Investigation of the association of military employment and Parkinson's disease with a validated Parkinson's disease case-finding strategy
Document Type
Journal Article
Publication Date
12-16-2022
Journal
Brain injury
DOI
10.1080/02699052.2022.2158234
Keywords
Military; epidemiology; parkinson’s disease; risk; veteran
Abstract
INTRODUCTION: Persons with military involvement may be more likely to have Parkinson's disease (PD) risk factors. As PD is rare, case finding remains a challenge, contributing to our limited understanding of PD risk factors.

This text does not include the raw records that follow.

### config.mk
export PLATFORM = sky130hd
export DESIGN_NAME = antialiased_line_generator_top_flat
export DESIGN_NICKNAME = d
export VERILOG_FILES = /design/src/rtl/alg_pkg.sv /design/src/rtl/alg_if.sv /design/src/rtl/alg_ctrl.sv /design/src/rtl/alg_datapath.sv /design/src/rtl/antialiased_line_generator_top.sv /design/src/flat_wrapper.sv
export SDC_FILE = /design/constraint.sdc
export NUM_CORES = 1
export LEC_CHECK = 0
export BUFFER_PORTS_ARGS = -buffer_cell sky130_fd_sc_hd__buf_2
export CAP_MARGIN = 20
export CORE_MARGIN = 4
export CORE_UTILIZATION = 60
export DETAILED_ROUTE_END_ITERATION = 8
export PLACE_DENSITY = 0.77
export REMOVE_ABC_BUFFERS = 1
export SYNTH_ARGS = -nofsm -noshare
export SYNTH_HDL_FRONTEND = slang
export SYNTH_SLANG_ARGS = --single-unit
### constraint.sdc
create_clock -name clk -period 7.3 [get_ports clk]
set_input_delay 1.095 -clock clk [delete_from_list [all_inputs] [get_ports clk]]
set_output_delay 1.095 -clock clk [all_outputs]
set_load 0.01 [all_outputs]
### src/rtl/alg_pkg.sv
// Shared constants, types and codes for the antialiased line generator.
// No dependencies; used by the interfaces, controller, datapath and top.
package alg_pkg;

  localparam int COORD_BITS = 12;
  localparam int PX_W       = COORD_BITS + 2;   // signed x, may reach -1 or 2^COORD_BITS
  localparam int PY_W       = COORD_BITS + 1;
  localparam int COLOR_W    = 9;
  localparam int BASE_W     = 8;
  localparam int LEVELS_W   = 9;
  localparam int IBITS_W    = 4;
  localparam int ACC_BITS   = 16;
  localparam int SH_W       = $clog2(ACC_BITS) + 1;
  localparam int DIV_CNT_W  = $clog2(ACC_BITS);
  localparam int CFG_IDX_W  = 2;
  localparam int CFG_DATA_W = 9;

  // register indexes
  localparam logic [CFG_IDX_W-1:0] CFG_BASE_COLOR     = 2'd0;
  localparam logic [CFG_IDX_W-1:0] CFG_NUM_LEVELS     = 2'd1;
  localparam logic [CFG_IDX_W-1:0] CFG_INTENSITY_BITS = 2'd2;

  // operation codes
  localparam logic OP_LOAD = 1'b0;
  localparam logic OP_STEP = 1'b1;

  // what the last accepted word left to emit
  typedef enum logic [2:0] {
    K_NONE,
    K_FIRST,
    K_SINGLE,
    K_END,
    K_PAIR
  } emit_kind_t;

  typedef struct packed {
    logic load;
    logic step;
    logic emit0;
    logic emit1;
    logic div_step;
  } dp_cmd_t;

  typedef struct packed {
    emit_kind_t kind;
    logic       div_pend;
    logic       div_last;
  } dp_status_t;

  typedef struct packed {
    logic signed [PX_W-1:0]    x;
    logic        [PY_W-1:0]    y;
    logic        [COLOR_W-1:0] color;
    logic                      last;
    logic                      done;
  } pixel_t;

endpackage

### src/rtl/alg_if.sv
// Valid/ready channel interfaces for the line generator input and result words.
// Depends on alg_pkg for field widths.
interface alg_in_if;
  import alg_pkg::*;

  logic                  valid;
  logic                  ready;
  logic                  operation;
  logic [COORD_BITS-1:0] start_x;
  logic [COORD_BITS-1:0] start_y;
  logic [COORD_BITS-1:0] end_x;
  logic [COORD_BITS-1:0] end_y;

  modport source (output valid, operation, start_x, start_y, end_x, end_y, input ready);
  modport sink (input valid, operation, start_x, start_y, end_x, end_y, output ready);
  modport monitor (input valid, ready, operation, start_x, start_y, end_x, end_y);
endinterface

Here, we explore the validity of case-finding strategies and whether military employment is associated with PD. MATERIALS AND METHODS: We identified Adult Changes in Thought (ACT) study participants reporting military employment as their longest or second longest occupation. We used self-report and prescription fills to identify PD cases and validated this case-finding approach against medical record review. RESULTS: At enrollment, 6% of 5,125 eligible participants had military employment and 1.8% had prevalent PD; an additional 3.5% developed PD over follow-up (mean: 8.3 years). Sensitivity of our case-finding approach was higher for incident (80%) than prevalent cases (54%). Specificity was high (>97%) for both. Military employment was not associated with prevalent PD. Among nonsmokers, point estimates suggested an increased risk of incident PD with military employment, but the result was non-significant and based on a small number of cases. CONCLUSIONS: Self-report and prescription medications can accurately identify incident PD cases relative to the reference method of medical record review. We found no association between military employment and PD.
APA Citation
Power, Melinda C.; Parthasarathy, Varsha; Gianattasio, Kan Z.; Walker, Rod L.; Crane, Paul K.; Larson, Eric B.; Gibbons, Laura E.; Kumar, Raj G.; and Dams O'Connor, Kristen, "Investigation of the association of military employment and Parkinson's disease with a validated Parkinson's disease case-finding strategy" (2022). GW Authored Works. Paper 2088.